Terracotta Art Garden – A Special Place

The photos, essays and personal recommendations combined didn’t prepare me stepping through the garden’s entry gate. The photos were of individual pieces, but the garden was a semi organized space filled with piles, stacks, groups and parts of terracotta art. Trying to grasp that was banished by the scent, then identifying that scent, a mixture of moss, new growth, rich wet earth and wet terracotta sculpture. Next, the quiet called attention to itself, as bizarre as that sounds. Outside, the narrow, lightly traveled sois were the most low-key roads I’d seen in Chiang Mai Old Town. Inside, surrounded by high walls, under a thick canopy of mature trees, the quiet amplified because it was something to attend to, to relax into, to absorb.
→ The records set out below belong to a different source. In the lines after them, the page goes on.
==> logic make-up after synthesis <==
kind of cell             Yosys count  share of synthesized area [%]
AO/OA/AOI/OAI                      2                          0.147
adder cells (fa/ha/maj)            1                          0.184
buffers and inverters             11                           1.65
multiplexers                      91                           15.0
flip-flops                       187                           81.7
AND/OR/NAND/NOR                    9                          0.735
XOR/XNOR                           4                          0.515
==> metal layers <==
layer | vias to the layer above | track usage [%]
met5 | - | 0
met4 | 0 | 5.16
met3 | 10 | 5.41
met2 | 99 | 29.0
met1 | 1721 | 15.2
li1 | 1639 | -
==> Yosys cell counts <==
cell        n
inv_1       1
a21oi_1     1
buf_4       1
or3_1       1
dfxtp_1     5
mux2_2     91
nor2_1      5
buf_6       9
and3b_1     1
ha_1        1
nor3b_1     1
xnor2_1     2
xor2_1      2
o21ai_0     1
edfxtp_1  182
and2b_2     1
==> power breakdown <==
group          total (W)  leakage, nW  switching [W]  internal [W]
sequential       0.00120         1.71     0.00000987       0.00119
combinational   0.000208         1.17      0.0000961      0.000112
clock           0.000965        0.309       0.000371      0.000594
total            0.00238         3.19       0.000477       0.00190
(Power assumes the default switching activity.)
[src/rtl/pfe_pkg.sv]
// Shared types and constants for the planar framebuffer pixel engine.
// Item layouts, operation kinds, register indexes and the queued command format.
// No dependencies.
`timescale 1ns / 1ps
`default_nettype none

package pfe_pkg;

  localparam int PLANE_DEPTH_DEFAULT = 8192;
  localparam int PLANE_COUNT         = 4;
  localparam int WORD_W              = 8 * PLANE_COUNT;

  localparam int WIDTH_W  = 10;
  localparam int HEIGHT_W = 9;
  localparam int STRIDE_W = 8;
  localparam int OFF_W    = 16;
  localparam int SUM_W    = 17;

  localparam int WIDTH_RESET  = 320;
  localparam int HEIGHT_RESET = 200;

  localparam int QUEUE_DEPTH = 2;
  localparam int QPTR_W      = $clog2(QUEUE_DEPTH);
  localparam int QCNT_W      = $clog2(QUEUE_DEPTH + 1);

  // item kinds
  localparam logic [2:0] KIND_PIXEL = 3'd0;
  localparam logic [2:0] KIND_COPY  = 3'd1;
  localparam logic [2:0] KIND_OR    = 3'd2;
  localparam logic [2:0] KIND_READ  = 3'd3;
  localparam logic [2:0] KIND_RECT  = 3'd4;
  localparam logic [2:0] KIND_CLEAR = 3'd5;

  // configuration register indexes
  localparam logic REG_SURFACE_WIDTH  = 1'b0;
  localparam logic REG_SURFACE_HEIGHT = 1'b1;

  typedef enum logic [2:0] {
    OP_NOP,
    OP_ERR,
    OP_PIXEL,
    OP_COPY,
    OP_OR,
    OP_READ,
    OP_RECT,
    OP_CLEAR
  } op_t;

  typedef struct packed {
    logic        [2:0]  kind;
    logic signed [15:0] pixel_x;
    logic signed [15:0] pixel_y;
    logic signed [15:0] rect_width;
    logic signed [15:0] rect_height;
    logic        [3:0]  color;
    logic        [1:0]  plane;
    logic        [6:0]  byte_col;
    logic        [8:0]  row;
    logic        [7:0]  data_byte;
  } in_item_t;

  typedef struct packed {
    logic        status;
    logic [7:0]  plane_byte;
    logic [31:0] pixel_indices;
  } out_item_t;

  typedef struct packed {
    op_t                 op;
    logic [OFF_W-1:0]    addr;
    logic [2:0]          bit_pos;
    logic [3:0]          color;
    logic [1:0]          plane;
    logic [7:0]          data;
    logic [WIDTH_W-1:0]  x0;
    logic [WIDTH_W-1:0]  x1;
    logic [HEIGHT_W-1:0] y0;
    logic [HEIGHT_W-1:0] y1;
    logic [SUM_W-1:0]    base;
  } cmd_t;

endpackage

`default_nettype wire

[src/rtl/pfe_front.sv]
// Front end: accepts items, range-checks and clips them, and queues one command each.
// Depends on pfe_pkg.
`timescale 1ns / 1ps
`default_nettype none

module pfe_front #(
  parameter int PLANE_DEPTH = pfe_pkg::PLANE_DEPTH_DEFAULT
) (
  input  wire logic                          clk,
  input  wire logic                          rst,
  input  wire logic                          item_valid,
  output logic                               item_stall,
  input  wire pfe_pkg::in_item_t             item,
  input  wire logic [pfe_pkg::WIDTH_W-1:0]   surface_width,
  input  wire logic [pfe_pkg::HEIGHT_W-1:0]  surface_height,
  input  wire logic [pfe_pkg::STRIDE_W-1:0]  stride,
  input  wire logic                          init_busy,
  input  wire logic                          q_full,
  output logic                               push,
  output pfe_pkg::cmd_t                      push_cmd
);
  import pfe_pkg::*;

  typedef enum logic {F_IDLE, F_PUSH} fstate_t;

  fstate_t          state;
  in_item_t         held;
  logic [SUM_W-1:0] prod;

  logic [HEIGHT_W-1:0] y_sel;

  logic               x_ok, y_ok, in_mem, byte_ok, rect_ok;
  logic [6:0]         col_sel;
  logic [SUM_W-1:0]   off_sum;
  logic signed [16:0] x0s, y0s, x1raw, y1raw, x1c, y1c, wd, ht;

  // row used for the offset product, picked from the incoming item
  always_comb begin
    case (item.kind)
      KIND_PIXEL: y_sel = item.pixel_y[8:0];
      KIND_RECT:  y_sel = item.pixel_y[15] ? '0 : item.pixel_y[8:0];
      default:    y_sel = item.row;
    endcase
  end

  assign item_stall = (state != F_IDLE) || init_busy;
  assign push       = (state == F_PUSH) && !q_full;

  always_ff @(posedge clk) begin
    if (rst) begin
      state <= F_IDLE;
    end else begin
      case (state)
        F_IDLE: begin
          if (item_valid && !init_busy) begin
            held  <= item;
            prod  <= {8'b0, y_sel} * {9'b0, stride};
            state <= F_PUSH;
          end
        end
        F_PUSH: begin
          if (!q_full) state <= F_IDLE;
        end
        default: state <= F_IDLE;
      endcase
    end
  end

  always_comb begin
    x_ok    = !held.pixel_x[15] && ({1'b0, held.pixel_x[14:0]} < {6'b0, surface_width});
    y_ok    = !held.pixel_y[15] && ({1'b0, held.pixel_y[14:0]} < {7'b0, surface_height});
    col_sel = (held.kind == KIND_PIXEL) ? held.pixel_x[9:3] : held.byte_col;
    off_sum = prod + {10'b0, col_sel};
    in_mem  = off_sum < SUM_W'(PLANE_DEPTH);
    byte_ok = ({1'b0, held.byte_col} < stride) && (held.row < surface_height) && in_mem;

    // clip the rectangle to the surface
    wd    = {7'b0, surface_width};
    ht    = {8'b0, surface_height};
    x0s   = held.pixel_x[15] ? '0 : {1'b0, held.pixel_x};
    y0s   = held.pixel_y[15] ? '0 : {1'b0, held.pixel_y};
    x1raw = {held.pixel_x[15], held.pixel_x} + {held.rect_width[15], held.rect_width};
    y1raw = {held.pixel_y[15], held.pixel_y} + {held.rect_height[15], held.rect_height};
    x1c   = (x1raw > wd) ? wd : x1raw;
    y1c   = (y1raw > ht) ? ht : y1raw;
    rect_ok = !held.rect_width[15] && (held.rect_width != '0) &&
              !held.rect_height[15] && (held.rect_height != '0) &&
              (x0s < x1c) && (y0s < y1c);

    push_cmd         = '0;
    push_cmd.op      = OP_NOP;
    push_cmd.addr    = off_sum[OFF_W-1:0];
    push_cmd.bit_pos = held.pixel_x[2:0];
    push_cmd.color   = held.color;
    push_cmd.plane   = held.plane;
    push_cmd.data    = held.data_byte;
    push_cmd.x0      = x0s[WIDTH_W-1:0];
    push_cmd.x1      = x1c[WIDTH_W-1:0];
    push_cmd.y0      = y0s[HEIGHT_W-1:0];
    push_cmd.y1      = y1c[HEIGHT_W-1:0];
    push_cmd.base    = prod;

    case (held.kind)
      KIND_PIXEL: push_cmd.op = (x_ok && y_ok && in_mem) ? OP_PIXEL : OP_NOP;
      KIND_COPY:  push_cmd.op = byte_ok ? OP_COPY : OP_ERR;
      KIND_OR:    push_cmd.op = byte_ok ? OP_OR : OP_ERR;
      KIND_READ:  push_cmd.op = byte_ok ? OP_READ : OP_ERR;
      KIND_RECT:  push_cmd.op = rect_ok ? OP_RECT : OP_NOP;
      KIND_CLEAR: push_cmd.op = OP_CLEAR;
      default:    push_cmd.op = OP_NOP;
    endcase
  end

endmodule

`default_nettype wire
## src/design/ffsc_pkg.sv

```systemverilog
`timescale 1ns / 1ps
package ffsc_pkg;

    // vertex coordinate and result widths
    localparam int COORD_BITS = 18;
    localparam int SHADE_BITS = 16;

    // edge and normal widths, exact for the coordinate width
    localparam int EDGE_BITS  = COORD_BITS + 1;
    localparam int PROD_BITS  = 2 * EDGE_BITS;
    localparam int NORM_BITS  = PROD_BITS + 1;
    localparam int MAG_BITS   = NORM_BITS;

    // reduced normal and root search widths
    localparam int RED_BITS   = 31;
    localparam int SH_SPAN    = MAG_BITS - RED_BITS;
    localparam int SH_BITS    = $clog2(SH_SPAN + 1);
    localparam int SQ_BITS    = 2 * RED_BITS;
    localparam int SUM_BITS   = SQ_BITS + 2;
    localparam int Q_BITS     = SHADE_BITS + 1;
    localparam int ACC_BITS   = SUM_BITS + 2 * Q_BITS + 2;
    localparam int STEPS      = SHADE_BITS + 1;

    localparam logic [SHADE_BITS-1:0] SHADE_MAX = {SHADE_BITS{1'b1}};

    // state carried through one root search step
    typedef struct packed {
        logic                vld;
        logic                vis;
        logic [SUM_BITS-1:0] s;
        logic [ACC_BITS-1:0] r;
        logic [ACC_BITS-1:0] p;
        logic [ACC_BITS-1:0] qs;
        logic [Q_BITS-1:0]   q;
    } step_t;

endpackage

```

## src/design/ffsc_root_step.sv

```systemverilog
`timescale 1ns / 1ps
module ffsc_root_step #(
    parameter int BIT = 0
) (
    input  logic            clk,
    input  logic            rst_n,
    input  logic            en,
    input  ffsc_pkg::step_t stage_in,
    output ffsc_pkg::step_t stage_out
);
    import ffsc_pkg::*;

    logic [ACC_BITS-1:0] cand;
    logic                take;
    logic                vld_reg;
    step_t               data_reg;
    step_t               stage_next;

    // (q + 2^b)^2 * s = q^2 s + (q s) 2^(b+1) + s 2^(2b)
    always_comb
    begin
        cand = stage_in.p + (stage_in.qs << (BIT + 1))
             + (ACC_BITS'(stage_in.s) << (2 * BIT));
        take = (cand <= stage_in.r);
        stage_next = stage_in;
        if (take)
        begin
            stage_next.p  = cand;
            stage_next.qs = stage_in.qs + (ACC_BITS'(stage_in.s) << BIT);
            stage_next.q  = stage_in.q | (Q_BITS'(1) << BIT);
        end
    end

    // valid bit
    always_ff @(posedge clk or negedge rst_n)
    begin
        if (!rst_n)
            vld_reg <= 1'b0;
        else if (en)
            vld_reg <= stage_next.vld;
    end

    // payload
    always_ff @(posedge clk)
    begin
        if (en)
            data_reg <= stage_next;
    end

    // stage output with the reset valid bit
    always_comb
    begin
        stage_out     = data_reg;
        stage_out.vld = vld_reg;
    end
endmodule

```
[src/rtl/sem_pkg.sv]
`timescale 1ns / 1ps
`default_nettype none
// ----------------------------------------------------------------------------
// sem_pkg
// types and constants shared by the sobel edge magnitude blocks
// ----------------------------------------------------------------------------
package sem_pkg;

    localparam int CHAN_W   = 8;
    localparam int PIX_W    = 3 * CHAN_W;
    localparam int FW_W     = 12;
    localparam int FH_W     = 16;
    localparam int CNT_W    = 32;
    localparam int GRAD_W   = 11;
    localparam int SQ_W     = 22;
    localparam int ROOT_W   = 17;
    localparam int CFG_DATA_W = 16;

    typedef enum logic [0:0] {
        CFG_FRAME_WIDTH  = 1'b0,
        CFG_FRAME_HEIGHT = 1'b1
    } cfg_reg_t;

    typedef logic signed [GRAD_W-1:0] grad_t;

    typedef struct packed {
        logic              border;
        logic              frame_end;
        logic [PIX_W-1:0]  center;
        grad_t [2:0]       gv;
        grad_t [2:0]       gh;
    } entry_t;

    // p + 2q + r - s - 2t - u on 8-bit samples
    function automatic grad_t grad3(input logic [CHAN_W-1:0] p, input logic [CHAN_W-1:0] q,
                                    input logic [CHAN_W-1:0] r, input logic [CHAN_W-1:0] s,
                                    input logic [CHAN_W-1:0] t, input logic [CHAN_W-1:0] u);
        grad_t sum;
        sum = grad_t'(p) + (grad_t'(q) <<< 1) + grad_t'(r)
            - grad_t'(s) - (grad_t'(t) <<< 1) - grad_t'(u);
        return sum;
    endfunction

endpackage
`default_nettype wire

[src/rtl/sem_fifo.sv]
`timescale 1ns / 1ps
`default_nettype none
// ----------------------------------------------------------------------------
// sem_fifo
// two-entry request queue between front and back
// ----------------------------------------------------------------------------
module sem_fifo
    import sem_pkg::*;
(
    input  wire logic   clk,
    input  wire logic   rst_n,
    input  wire logic   wr,
    input  wire entry_t wr_data,
    output logic        is_full,
    input  wire logic   rd,
    output entry_t      rd_data,
    output logic        is_empty
);

    entry_t      mem_reg [2];
    logic        wptr_reg;
    logic        rptr_reg;
    logic [1:0]  count_reg;
    logic        do_wr;
    logic        do_rd;

    assign is_full  = count_reg == 2'd2;
    assign is_empty = count_reg == 2'd0;
    assign do_wr    = wr && !is_full;
    assign do_rd    = rd && !is_empty;
    assign rd_data  = mem_reg[rptr_reg];

    always_ff @(posedge clk)
    begin
        if (do_wr)
        begin
            mem_reg[wptr_reg] <= wr_data;
        end
    end

    always_ff @(posedge clk or negedge rst_n)
    begin
        if (!rst_n)
        begin
            wptr_reg  <= 1'b0;
            rptr_reg  <= 1'b0;
            count_reg <= '0;
        end
        else
        begin
            if (do_wr)
            begin
                wptr_reg <= !wptr_reg;
            end
            if (do_rd)
            begin
                rptr_reg <= !rptr_reg;
            end
            count_reg <= count_reg + 2'(do_wr) - 2'(do_rd);
        end
    end

endmodule
`default_nettype wire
I wandered through the variety of types of art, done in various styles. The light, and it’s interplay on plants and terracotta works called out to be photographed, but first I needed to take one lap of the garden. Not to seek the best photo ops, but to enjoy the space.

How many pieces and styles can you spot around the main statue?

Preparing new works for accelerated aging. On three different visits, a sprinkler on an 8 ft high stand was spraying some part of the garden.

I took this next shot after a worker moved the sprinkler.

The same group a day earlier, when it was bright sunshine.

Some works lay in piles,

some in order.

Learn more at the official site of the Baan Phor Liang Meun Thai Plant Garden, or at this blog dedicated to the native arts of SE Asia.

Having deep shadows and shafts of sunlight in the same photo required using the HDR (High Dynamic Range) technique to combine multiple exposures I played with on photo project #3. Unsurprisingly, HDR is a lot harder when I want the results to look good. Anybody like to guess which ones are HDR?